Resistance to beta-lactams in Mycobacterium fortuitum.

Abstract

It is widely assumed that the high level of intrinsic resistance to beta-lactam antibiotics exhibited by mycobacteria results from the combination of factors including permeability to the drugs, beta-lactamase production, and affinity for penicillin-binding proteins (PBPs). We conducted an evaluation of the second and third factors by isolating nitrosoguanidine-induced mutants from the beta-lactamase-producing strain Mycobacterium fortuitum ATCC 19542 that displayed either elevated or reduced resistance to various beta-lactam antibiotics. The mutants studied included D1 (a beta-lactamase producer with high penicillin resistance), gamma 27 (a low-level beta-lactamase producer with low penicillin resistance), and D316 (a high-level beta-lactamase producer with high penicillin resistance). In all strains examined, four major PBPs, named 1, 2a, 2b, and 3, with apparent molecular weights of 102,000, 90,000, 87,000, and 50,000, respectively, were found.

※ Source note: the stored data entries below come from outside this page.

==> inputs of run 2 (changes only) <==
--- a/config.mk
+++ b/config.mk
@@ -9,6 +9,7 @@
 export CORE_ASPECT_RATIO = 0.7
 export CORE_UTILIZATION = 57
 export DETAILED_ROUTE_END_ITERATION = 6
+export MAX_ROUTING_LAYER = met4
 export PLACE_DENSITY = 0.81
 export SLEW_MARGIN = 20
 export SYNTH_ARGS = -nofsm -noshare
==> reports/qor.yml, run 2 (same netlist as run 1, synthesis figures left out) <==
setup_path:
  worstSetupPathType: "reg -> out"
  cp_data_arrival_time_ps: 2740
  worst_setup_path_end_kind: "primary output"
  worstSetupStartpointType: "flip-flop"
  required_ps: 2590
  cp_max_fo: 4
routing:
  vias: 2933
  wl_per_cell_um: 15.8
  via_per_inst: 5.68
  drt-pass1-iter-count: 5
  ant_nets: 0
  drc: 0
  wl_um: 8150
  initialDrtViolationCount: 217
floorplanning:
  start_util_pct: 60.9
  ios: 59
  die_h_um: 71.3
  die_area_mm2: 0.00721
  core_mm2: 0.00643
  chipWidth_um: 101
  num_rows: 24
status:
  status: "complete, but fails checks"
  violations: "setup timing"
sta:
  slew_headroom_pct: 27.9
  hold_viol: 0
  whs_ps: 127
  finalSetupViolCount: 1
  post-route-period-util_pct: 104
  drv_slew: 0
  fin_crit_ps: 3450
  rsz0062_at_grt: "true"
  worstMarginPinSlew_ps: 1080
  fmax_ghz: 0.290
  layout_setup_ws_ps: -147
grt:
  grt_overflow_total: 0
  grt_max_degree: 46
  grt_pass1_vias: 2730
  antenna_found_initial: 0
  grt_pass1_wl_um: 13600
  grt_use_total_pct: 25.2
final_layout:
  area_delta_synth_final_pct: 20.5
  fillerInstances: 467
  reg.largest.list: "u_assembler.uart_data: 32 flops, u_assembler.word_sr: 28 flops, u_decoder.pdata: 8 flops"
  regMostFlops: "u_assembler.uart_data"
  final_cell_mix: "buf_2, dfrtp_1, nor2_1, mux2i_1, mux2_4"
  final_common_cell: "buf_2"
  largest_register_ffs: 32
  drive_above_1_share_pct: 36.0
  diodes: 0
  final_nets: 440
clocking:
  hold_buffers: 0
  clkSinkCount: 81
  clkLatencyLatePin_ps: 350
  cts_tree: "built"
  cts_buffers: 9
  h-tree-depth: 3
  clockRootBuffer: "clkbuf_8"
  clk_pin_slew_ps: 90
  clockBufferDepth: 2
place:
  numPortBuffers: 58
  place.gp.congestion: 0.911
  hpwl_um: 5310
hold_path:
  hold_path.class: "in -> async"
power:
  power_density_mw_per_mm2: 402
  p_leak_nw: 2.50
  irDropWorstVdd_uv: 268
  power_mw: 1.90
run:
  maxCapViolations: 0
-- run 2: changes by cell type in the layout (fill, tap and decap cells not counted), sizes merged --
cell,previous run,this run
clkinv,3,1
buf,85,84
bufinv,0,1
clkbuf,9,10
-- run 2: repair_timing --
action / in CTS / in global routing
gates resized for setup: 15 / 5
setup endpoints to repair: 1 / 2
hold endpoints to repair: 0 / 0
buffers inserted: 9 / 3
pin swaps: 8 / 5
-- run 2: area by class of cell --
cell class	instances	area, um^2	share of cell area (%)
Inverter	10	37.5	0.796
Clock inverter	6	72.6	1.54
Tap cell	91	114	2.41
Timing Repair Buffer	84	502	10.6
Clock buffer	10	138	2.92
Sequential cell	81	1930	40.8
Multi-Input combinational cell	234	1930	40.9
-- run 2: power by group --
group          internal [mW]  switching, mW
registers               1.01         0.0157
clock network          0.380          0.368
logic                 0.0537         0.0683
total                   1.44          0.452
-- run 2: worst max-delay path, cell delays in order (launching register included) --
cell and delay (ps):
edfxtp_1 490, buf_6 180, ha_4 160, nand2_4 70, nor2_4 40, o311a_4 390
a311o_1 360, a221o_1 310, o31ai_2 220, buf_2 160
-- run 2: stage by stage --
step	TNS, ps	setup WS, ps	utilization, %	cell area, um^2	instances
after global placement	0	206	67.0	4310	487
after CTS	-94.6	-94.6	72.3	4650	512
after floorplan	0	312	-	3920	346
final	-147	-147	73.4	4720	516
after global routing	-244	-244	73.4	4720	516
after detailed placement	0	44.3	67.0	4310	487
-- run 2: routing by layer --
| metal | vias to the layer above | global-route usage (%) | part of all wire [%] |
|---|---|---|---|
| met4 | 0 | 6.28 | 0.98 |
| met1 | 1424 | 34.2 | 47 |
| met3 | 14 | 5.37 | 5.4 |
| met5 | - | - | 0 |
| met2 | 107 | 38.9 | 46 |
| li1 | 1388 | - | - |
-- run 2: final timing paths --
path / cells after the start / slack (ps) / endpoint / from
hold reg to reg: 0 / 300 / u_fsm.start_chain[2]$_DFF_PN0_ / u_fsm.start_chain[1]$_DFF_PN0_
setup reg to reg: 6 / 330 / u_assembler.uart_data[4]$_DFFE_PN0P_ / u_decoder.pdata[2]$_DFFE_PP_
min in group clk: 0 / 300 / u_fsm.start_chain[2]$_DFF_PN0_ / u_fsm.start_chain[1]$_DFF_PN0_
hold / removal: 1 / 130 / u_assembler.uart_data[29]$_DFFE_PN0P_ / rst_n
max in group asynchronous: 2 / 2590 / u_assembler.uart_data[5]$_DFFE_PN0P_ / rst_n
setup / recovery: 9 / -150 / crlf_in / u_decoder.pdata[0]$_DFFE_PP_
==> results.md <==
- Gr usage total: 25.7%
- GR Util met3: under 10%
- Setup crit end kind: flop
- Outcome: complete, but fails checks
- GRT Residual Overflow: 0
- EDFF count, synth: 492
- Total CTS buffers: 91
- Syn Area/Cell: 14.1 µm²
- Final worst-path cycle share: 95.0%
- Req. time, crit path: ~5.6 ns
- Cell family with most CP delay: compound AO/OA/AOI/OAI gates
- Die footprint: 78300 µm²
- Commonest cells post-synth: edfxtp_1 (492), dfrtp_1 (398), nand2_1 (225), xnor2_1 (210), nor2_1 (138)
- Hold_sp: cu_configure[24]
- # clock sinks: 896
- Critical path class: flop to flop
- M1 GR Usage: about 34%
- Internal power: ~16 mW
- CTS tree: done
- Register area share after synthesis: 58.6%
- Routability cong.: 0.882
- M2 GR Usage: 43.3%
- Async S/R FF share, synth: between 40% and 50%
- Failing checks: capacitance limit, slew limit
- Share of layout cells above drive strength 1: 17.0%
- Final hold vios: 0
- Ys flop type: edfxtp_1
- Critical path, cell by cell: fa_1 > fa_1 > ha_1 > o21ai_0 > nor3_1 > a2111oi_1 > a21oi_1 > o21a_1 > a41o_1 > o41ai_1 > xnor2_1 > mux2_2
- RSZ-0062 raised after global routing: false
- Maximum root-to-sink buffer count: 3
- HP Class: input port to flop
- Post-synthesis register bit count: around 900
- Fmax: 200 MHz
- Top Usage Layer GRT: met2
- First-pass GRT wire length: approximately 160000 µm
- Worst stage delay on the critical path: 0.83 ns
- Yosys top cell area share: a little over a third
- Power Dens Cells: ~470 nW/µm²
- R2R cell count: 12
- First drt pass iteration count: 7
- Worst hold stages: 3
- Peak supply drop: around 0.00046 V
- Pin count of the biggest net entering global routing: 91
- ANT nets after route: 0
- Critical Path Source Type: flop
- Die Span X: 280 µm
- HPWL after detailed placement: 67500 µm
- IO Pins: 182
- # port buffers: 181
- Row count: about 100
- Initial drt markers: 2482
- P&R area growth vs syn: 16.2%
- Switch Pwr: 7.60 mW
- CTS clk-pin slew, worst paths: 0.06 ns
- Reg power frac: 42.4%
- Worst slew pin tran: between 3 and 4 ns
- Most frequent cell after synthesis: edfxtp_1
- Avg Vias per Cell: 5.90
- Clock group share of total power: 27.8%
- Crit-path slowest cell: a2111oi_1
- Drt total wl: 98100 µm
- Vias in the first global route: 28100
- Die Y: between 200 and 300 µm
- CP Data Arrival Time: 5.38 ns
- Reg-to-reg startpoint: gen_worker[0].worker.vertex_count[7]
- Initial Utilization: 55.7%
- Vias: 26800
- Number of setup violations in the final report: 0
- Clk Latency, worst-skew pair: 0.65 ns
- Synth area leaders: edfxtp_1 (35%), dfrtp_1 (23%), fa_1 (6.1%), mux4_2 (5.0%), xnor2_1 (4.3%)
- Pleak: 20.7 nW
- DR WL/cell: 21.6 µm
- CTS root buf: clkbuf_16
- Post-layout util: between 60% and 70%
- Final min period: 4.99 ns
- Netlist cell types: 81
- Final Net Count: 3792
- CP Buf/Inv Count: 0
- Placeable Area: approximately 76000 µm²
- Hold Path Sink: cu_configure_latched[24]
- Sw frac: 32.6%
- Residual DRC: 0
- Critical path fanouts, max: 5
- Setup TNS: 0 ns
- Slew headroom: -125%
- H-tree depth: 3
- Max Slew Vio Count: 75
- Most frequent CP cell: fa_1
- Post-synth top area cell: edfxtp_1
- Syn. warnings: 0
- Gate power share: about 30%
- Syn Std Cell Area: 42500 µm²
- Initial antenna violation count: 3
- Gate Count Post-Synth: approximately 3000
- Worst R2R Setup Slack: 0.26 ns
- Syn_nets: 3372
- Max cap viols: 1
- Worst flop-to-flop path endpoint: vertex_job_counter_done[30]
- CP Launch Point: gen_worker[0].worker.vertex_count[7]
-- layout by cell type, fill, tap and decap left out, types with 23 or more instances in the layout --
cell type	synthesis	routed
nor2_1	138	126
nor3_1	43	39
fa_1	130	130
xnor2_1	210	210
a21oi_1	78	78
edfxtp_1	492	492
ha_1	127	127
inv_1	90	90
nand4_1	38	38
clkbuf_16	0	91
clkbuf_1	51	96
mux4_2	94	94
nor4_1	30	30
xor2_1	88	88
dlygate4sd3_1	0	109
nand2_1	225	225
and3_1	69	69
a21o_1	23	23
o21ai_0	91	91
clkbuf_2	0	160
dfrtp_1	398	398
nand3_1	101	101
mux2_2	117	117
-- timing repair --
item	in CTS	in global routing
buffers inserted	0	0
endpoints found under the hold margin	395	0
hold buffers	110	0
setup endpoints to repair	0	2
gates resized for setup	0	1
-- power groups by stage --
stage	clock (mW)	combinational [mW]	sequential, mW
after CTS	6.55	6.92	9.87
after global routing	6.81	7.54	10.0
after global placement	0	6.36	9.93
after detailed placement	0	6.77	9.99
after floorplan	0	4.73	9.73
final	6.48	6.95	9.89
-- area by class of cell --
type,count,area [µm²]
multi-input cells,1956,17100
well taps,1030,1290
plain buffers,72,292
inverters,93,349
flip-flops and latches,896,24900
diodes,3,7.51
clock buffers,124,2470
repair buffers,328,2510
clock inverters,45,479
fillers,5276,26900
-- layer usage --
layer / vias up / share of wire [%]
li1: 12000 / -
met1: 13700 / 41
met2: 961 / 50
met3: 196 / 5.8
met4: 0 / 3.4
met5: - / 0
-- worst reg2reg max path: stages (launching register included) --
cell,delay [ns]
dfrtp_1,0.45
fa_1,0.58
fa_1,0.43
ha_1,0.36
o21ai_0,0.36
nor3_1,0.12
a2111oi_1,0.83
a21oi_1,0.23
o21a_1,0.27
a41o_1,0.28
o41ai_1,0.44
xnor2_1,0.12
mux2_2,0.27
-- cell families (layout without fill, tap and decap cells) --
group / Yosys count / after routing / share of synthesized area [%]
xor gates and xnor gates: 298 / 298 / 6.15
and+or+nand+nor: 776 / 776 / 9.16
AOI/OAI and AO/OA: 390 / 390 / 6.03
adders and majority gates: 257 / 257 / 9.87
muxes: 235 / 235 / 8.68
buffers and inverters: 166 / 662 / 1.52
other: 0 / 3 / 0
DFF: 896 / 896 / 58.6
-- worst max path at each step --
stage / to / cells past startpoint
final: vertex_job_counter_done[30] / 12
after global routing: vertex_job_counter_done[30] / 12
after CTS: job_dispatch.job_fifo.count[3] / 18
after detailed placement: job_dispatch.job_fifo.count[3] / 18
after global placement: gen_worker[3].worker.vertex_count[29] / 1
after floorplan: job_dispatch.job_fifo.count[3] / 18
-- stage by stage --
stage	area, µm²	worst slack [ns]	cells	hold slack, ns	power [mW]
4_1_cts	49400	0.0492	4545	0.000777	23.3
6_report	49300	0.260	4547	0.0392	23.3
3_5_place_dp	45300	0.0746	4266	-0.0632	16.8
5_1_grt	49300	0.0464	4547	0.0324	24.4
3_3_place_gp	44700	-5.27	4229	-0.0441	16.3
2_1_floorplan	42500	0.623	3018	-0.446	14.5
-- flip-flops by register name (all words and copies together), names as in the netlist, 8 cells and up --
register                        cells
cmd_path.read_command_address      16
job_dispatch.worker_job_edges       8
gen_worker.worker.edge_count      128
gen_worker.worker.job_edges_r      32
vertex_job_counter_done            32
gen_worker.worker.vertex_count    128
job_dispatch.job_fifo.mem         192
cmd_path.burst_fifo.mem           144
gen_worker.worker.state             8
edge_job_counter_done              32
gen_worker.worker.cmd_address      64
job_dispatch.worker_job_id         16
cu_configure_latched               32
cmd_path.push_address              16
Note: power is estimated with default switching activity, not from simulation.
===== src/deparser_params.svh =====
`ifndef DEPARSER_PARAMS_SVH
`define DEPARSER_PARAMS_SVH

`define DATA_W          64
`define KEEP_W          (`DATA_W/8)
`define USER_W          128

`define BUF_BEATS       4
`define BUF_BYTES       (`BUF_BEATS*`KEEP_W)

`define NUM_ACT         4
`define NUM_CONT        4

// phv layout, low to high: 48b, 32b, 16b containers, then metadata
`define META_W          128
`define PHV_W           512
`define C48_OFF         0
`define C32_OFF         (`C48_OFF + 48*`NUM_CONT)
`define C16_OFF         (`C32_OFF + 32*`NUM_CONT)
`define META_OFF        (`C16_OFF + 16*`NUM_CONT)

`define RAM_AW          5
`define ACT_W           16
`define ENTRY_W         (`NUM_ACT*`ACT_W)

`define DISCARD_BIT     0
`define TBL_IDX_LSB     1
`define DEPARSER_MOD_ID 5

`endif


===== src/action_ram.sv =====
`timescale 1ns/1ns
`include "deparser_params.svh"

module action_ram (
	input  logic                 clk,
	input  logic                 wr_en,
	input  logic [`RAM_AW-1:0]   wr_addr,
	input  logic [`ENTRY_W-1:0]  wr_data,
	input  logic [`RAM_AW-1:0]   rd_addr,
	output logic [`ENTRY_W-1:0]  rd_data
);

	logic [`ENTRY_W-1:0] mem [0:(1<<`RAM_AW)-1];

	// all entries start invalid
	initial begin
		for (int i = 0; i < (1<<`RAM_AW); i++)
			mem[i] = '0;
	end

	always_ff @(posedge clk) begin
		if (wr_en)
			mem[wr_addr] <= wr_data;
		rd_data <= mem[rd_addr];  // registered read
	end

endmodule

The MICs of various beta-lactams toward ATCC 19542 and its mutants were considered in the context of beta-lactamase production, the quantity of PBPs synthesized, and their affinities for beta-lactam antibiotics. The data obtained show that beta-lactamase production is likely to be an important factor in the expression of resistance by clinical isolates and that PBP alterations can contribute to resistance at least in laboratory-derived mutants.